The problem: Starting with the line that contains "- SETUP_SLACK_MARGIN: -0.55 -> unset" and stopping after the line that contains "- clock period: 6.84", return each line below exactly as written, with no others.

Data shown:
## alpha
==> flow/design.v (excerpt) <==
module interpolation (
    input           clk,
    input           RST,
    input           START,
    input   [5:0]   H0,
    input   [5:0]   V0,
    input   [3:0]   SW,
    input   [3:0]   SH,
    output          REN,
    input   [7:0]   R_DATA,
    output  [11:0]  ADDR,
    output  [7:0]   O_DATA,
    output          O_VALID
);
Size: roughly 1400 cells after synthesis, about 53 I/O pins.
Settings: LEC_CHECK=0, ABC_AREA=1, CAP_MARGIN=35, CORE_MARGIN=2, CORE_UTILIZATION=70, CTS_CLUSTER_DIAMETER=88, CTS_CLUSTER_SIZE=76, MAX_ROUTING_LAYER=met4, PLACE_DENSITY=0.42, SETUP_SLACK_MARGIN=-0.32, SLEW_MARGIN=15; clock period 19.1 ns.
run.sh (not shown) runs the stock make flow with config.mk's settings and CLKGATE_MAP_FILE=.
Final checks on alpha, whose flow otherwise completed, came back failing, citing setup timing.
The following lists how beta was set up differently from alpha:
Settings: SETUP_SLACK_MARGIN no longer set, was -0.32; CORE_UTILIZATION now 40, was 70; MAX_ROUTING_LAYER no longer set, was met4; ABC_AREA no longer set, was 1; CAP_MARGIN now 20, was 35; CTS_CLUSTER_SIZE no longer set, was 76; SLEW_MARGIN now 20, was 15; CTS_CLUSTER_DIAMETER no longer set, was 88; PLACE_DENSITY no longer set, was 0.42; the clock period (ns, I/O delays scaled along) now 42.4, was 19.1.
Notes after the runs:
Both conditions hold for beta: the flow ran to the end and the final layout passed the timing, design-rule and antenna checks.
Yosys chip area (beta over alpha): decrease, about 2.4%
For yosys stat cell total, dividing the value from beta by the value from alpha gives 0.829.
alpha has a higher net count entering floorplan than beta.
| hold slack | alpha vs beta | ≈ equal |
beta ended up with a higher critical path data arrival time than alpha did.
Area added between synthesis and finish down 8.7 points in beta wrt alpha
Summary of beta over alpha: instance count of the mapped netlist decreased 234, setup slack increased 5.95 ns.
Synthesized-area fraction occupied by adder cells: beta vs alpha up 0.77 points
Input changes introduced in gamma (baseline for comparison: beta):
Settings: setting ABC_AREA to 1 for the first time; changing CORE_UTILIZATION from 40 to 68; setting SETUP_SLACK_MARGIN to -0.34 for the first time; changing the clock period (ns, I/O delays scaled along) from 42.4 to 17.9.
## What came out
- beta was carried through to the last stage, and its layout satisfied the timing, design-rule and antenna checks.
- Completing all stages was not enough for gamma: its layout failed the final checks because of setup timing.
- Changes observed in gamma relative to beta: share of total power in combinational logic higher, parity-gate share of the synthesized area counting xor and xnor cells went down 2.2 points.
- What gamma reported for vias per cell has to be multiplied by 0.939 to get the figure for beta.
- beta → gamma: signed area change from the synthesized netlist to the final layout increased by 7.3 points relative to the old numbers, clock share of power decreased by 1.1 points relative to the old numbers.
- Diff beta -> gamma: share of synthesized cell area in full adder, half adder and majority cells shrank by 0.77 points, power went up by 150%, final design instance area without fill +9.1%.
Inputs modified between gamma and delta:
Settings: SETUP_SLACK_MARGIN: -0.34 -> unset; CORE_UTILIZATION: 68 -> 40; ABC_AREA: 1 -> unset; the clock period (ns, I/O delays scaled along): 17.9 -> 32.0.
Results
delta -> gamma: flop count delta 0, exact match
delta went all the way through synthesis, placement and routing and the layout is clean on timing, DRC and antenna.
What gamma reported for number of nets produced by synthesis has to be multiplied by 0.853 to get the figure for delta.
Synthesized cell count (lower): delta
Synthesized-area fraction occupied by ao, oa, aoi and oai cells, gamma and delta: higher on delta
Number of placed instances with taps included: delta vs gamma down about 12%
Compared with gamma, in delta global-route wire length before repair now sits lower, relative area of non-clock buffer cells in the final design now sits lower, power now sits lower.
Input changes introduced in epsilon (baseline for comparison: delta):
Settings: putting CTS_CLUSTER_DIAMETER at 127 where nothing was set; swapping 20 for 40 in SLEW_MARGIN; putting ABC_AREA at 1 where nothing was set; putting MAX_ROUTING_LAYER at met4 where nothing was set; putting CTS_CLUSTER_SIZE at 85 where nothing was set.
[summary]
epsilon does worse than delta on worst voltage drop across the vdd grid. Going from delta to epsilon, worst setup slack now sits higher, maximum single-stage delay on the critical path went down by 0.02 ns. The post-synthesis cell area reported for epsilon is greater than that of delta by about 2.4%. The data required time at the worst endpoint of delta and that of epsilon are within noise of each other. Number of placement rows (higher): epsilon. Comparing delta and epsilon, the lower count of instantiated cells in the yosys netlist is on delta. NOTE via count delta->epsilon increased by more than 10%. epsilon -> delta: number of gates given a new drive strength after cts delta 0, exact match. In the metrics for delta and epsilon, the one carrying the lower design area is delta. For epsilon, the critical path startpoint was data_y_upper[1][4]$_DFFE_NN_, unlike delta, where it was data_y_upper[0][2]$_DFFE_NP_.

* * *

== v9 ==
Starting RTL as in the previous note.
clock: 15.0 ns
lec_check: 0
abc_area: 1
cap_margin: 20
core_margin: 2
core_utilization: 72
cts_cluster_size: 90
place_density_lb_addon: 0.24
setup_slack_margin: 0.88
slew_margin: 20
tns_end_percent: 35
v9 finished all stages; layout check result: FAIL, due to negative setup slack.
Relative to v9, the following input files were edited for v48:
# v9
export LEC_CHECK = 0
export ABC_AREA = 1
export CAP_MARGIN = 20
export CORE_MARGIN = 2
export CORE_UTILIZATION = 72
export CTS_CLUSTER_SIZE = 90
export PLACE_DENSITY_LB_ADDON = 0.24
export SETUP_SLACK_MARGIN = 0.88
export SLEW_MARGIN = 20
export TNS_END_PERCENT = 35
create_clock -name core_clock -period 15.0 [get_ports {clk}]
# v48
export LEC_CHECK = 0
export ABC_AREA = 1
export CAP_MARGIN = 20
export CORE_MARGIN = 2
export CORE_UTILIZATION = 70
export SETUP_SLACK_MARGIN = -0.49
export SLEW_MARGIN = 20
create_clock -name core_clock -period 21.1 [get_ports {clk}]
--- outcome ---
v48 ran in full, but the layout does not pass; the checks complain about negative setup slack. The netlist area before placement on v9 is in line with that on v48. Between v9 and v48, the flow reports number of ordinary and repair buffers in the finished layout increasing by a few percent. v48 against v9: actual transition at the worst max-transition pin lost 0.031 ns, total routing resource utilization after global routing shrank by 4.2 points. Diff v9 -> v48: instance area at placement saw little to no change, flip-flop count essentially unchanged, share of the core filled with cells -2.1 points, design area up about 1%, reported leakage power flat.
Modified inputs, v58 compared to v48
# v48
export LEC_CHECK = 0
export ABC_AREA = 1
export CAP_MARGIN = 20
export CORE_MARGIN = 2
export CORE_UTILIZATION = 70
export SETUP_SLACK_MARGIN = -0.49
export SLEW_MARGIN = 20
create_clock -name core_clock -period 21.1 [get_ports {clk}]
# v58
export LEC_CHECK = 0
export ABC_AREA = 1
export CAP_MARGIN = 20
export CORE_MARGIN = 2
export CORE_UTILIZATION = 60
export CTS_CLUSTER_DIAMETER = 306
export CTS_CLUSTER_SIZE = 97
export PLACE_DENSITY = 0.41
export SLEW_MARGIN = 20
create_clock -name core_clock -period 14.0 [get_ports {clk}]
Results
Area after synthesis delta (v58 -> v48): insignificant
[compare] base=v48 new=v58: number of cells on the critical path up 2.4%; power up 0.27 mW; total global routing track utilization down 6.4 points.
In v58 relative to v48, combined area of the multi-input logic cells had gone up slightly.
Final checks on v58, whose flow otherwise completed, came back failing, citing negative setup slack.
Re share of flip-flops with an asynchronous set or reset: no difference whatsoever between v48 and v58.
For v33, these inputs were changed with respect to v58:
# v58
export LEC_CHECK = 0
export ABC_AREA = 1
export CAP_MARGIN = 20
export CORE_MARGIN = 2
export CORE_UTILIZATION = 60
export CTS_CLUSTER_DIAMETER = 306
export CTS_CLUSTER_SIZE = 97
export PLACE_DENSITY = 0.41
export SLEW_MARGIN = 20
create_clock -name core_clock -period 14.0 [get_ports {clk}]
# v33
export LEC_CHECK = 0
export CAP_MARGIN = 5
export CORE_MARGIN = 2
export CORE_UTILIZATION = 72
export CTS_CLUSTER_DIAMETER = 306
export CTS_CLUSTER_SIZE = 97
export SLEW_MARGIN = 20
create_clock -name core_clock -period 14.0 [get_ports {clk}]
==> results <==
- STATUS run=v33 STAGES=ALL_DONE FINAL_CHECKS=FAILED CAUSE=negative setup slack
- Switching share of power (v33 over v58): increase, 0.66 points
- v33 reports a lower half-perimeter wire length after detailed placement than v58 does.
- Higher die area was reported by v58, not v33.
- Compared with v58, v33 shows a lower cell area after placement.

* * *

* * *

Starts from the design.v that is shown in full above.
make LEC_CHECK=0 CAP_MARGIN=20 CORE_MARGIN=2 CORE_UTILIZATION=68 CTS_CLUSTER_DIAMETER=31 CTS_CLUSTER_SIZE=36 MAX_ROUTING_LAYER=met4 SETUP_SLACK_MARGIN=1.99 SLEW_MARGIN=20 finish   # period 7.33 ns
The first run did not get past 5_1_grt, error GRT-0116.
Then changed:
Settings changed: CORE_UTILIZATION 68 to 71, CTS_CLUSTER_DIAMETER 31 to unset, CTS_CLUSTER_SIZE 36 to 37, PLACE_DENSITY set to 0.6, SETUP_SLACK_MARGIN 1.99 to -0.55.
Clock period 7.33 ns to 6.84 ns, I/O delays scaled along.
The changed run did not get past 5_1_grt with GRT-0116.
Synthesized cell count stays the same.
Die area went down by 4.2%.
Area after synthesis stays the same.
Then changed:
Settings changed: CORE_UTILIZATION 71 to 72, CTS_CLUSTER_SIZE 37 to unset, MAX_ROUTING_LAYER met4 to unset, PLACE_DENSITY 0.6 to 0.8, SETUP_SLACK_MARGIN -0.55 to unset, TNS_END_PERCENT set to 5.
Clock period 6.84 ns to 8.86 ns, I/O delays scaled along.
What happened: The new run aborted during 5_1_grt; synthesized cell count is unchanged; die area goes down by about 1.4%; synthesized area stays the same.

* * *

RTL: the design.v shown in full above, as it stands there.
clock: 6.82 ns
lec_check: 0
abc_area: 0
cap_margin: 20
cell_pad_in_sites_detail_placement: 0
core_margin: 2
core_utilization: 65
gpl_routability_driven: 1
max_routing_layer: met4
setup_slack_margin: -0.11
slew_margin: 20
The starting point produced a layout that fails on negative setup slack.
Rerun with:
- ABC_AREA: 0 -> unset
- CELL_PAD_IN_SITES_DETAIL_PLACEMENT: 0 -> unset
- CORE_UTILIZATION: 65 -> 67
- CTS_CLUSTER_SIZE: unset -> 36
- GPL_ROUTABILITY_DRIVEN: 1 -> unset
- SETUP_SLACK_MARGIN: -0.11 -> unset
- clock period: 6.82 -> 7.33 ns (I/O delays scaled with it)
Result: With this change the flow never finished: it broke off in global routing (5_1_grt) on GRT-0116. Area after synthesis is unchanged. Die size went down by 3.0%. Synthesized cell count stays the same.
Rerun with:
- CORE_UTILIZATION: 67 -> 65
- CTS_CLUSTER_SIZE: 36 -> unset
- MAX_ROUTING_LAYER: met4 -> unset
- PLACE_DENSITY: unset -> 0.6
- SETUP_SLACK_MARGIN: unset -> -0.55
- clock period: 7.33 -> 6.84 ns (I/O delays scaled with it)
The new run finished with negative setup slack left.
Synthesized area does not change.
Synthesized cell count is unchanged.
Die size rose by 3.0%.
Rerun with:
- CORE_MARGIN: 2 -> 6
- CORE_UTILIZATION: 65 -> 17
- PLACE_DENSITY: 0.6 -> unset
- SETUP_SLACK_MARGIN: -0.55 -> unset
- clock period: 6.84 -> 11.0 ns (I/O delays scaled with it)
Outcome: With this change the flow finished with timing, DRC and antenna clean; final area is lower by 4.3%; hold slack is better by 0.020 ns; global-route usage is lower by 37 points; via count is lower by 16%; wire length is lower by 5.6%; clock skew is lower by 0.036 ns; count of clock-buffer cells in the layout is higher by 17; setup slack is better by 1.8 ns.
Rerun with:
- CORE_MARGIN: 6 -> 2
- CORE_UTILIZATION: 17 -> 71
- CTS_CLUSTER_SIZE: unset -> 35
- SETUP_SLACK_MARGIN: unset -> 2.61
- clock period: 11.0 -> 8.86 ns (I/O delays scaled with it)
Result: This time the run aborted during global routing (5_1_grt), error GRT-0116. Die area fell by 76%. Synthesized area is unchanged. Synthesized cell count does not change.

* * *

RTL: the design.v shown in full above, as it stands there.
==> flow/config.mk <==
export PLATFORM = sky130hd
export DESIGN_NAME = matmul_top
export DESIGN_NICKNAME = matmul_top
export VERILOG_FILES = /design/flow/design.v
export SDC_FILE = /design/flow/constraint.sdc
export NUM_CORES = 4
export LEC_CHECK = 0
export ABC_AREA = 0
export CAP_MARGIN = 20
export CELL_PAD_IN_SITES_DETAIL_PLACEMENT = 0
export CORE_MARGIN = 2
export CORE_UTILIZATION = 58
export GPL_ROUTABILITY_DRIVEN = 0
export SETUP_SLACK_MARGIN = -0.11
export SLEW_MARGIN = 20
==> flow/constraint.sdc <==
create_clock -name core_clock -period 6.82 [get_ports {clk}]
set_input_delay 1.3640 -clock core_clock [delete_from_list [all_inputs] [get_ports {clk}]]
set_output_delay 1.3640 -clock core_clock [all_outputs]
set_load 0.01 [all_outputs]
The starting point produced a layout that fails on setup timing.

==

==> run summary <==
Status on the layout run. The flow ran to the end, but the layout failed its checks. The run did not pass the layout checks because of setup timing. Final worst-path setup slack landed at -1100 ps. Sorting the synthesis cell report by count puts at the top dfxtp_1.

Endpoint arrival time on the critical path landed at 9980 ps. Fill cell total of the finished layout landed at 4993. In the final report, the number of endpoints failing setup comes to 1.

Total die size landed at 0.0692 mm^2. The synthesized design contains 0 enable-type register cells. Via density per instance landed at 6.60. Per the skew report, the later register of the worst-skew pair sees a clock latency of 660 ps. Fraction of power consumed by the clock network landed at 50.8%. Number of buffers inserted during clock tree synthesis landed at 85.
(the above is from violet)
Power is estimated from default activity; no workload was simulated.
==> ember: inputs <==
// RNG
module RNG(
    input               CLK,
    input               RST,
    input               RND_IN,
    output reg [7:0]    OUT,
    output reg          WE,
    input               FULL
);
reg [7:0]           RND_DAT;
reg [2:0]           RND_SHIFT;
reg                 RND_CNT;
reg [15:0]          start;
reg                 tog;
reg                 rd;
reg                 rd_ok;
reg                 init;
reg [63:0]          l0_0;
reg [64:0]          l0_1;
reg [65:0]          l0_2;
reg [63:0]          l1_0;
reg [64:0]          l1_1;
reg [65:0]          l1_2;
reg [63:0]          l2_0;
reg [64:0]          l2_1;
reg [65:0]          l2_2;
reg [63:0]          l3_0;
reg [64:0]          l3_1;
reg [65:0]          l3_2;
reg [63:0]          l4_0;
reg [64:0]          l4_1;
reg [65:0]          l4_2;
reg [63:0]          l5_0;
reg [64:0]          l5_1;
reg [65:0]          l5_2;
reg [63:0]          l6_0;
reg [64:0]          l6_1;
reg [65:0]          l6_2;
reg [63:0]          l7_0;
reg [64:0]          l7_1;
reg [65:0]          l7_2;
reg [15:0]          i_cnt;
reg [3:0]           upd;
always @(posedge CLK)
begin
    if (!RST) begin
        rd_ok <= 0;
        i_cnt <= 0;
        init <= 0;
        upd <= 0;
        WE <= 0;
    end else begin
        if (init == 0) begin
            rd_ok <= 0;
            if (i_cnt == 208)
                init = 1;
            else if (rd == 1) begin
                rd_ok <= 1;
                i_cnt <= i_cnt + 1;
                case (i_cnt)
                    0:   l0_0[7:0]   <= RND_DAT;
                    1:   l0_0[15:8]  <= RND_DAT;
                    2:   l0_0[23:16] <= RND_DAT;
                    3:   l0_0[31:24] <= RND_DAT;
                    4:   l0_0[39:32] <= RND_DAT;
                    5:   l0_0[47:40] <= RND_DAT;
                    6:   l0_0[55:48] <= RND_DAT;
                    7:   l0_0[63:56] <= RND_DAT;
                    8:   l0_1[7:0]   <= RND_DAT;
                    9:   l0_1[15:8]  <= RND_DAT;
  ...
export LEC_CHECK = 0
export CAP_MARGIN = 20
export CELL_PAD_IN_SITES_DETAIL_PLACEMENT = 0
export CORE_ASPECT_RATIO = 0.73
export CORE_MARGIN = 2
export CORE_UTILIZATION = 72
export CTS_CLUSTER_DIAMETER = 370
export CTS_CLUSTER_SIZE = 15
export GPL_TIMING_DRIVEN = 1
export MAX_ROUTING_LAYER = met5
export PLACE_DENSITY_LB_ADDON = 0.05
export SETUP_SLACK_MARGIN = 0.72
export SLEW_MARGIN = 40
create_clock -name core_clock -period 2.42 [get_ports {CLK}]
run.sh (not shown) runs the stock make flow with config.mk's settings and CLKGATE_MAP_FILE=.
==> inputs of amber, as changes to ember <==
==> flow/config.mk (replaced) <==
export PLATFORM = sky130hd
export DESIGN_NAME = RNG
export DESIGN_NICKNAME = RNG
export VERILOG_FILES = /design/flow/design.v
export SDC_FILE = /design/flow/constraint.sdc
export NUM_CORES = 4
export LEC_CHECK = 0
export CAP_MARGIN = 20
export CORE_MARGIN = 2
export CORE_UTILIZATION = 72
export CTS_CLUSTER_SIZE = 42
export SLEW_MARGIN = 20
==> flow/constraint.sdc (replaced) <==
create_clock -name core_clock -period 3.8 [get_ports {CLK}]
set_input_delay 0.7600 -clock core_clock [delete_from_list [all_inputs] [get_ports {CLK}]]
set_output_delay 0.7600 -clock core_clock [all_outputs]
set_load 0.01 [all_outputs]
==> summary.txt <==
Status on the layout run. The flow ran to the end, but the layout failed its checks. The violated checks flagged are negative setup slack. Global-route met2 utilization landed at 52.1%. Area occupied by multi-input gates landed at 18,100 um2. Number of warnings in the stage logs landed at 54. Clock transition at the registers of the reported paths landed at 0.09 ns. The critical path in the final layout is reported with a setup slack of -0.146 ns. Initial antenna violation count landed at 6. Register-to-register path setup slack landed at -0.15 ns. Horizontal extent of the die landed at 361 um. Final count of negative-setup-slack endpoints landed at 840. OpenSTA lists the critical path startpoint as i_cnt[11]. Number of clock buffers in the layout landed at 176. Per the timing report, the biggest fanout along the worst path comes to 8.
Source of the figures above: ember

Response for this exercise:
- SETUP_SLACK_MARGIN: -0.55 -> unset
- clock period: 6.84 -> 11.0 ns (I/O delays scaled with it)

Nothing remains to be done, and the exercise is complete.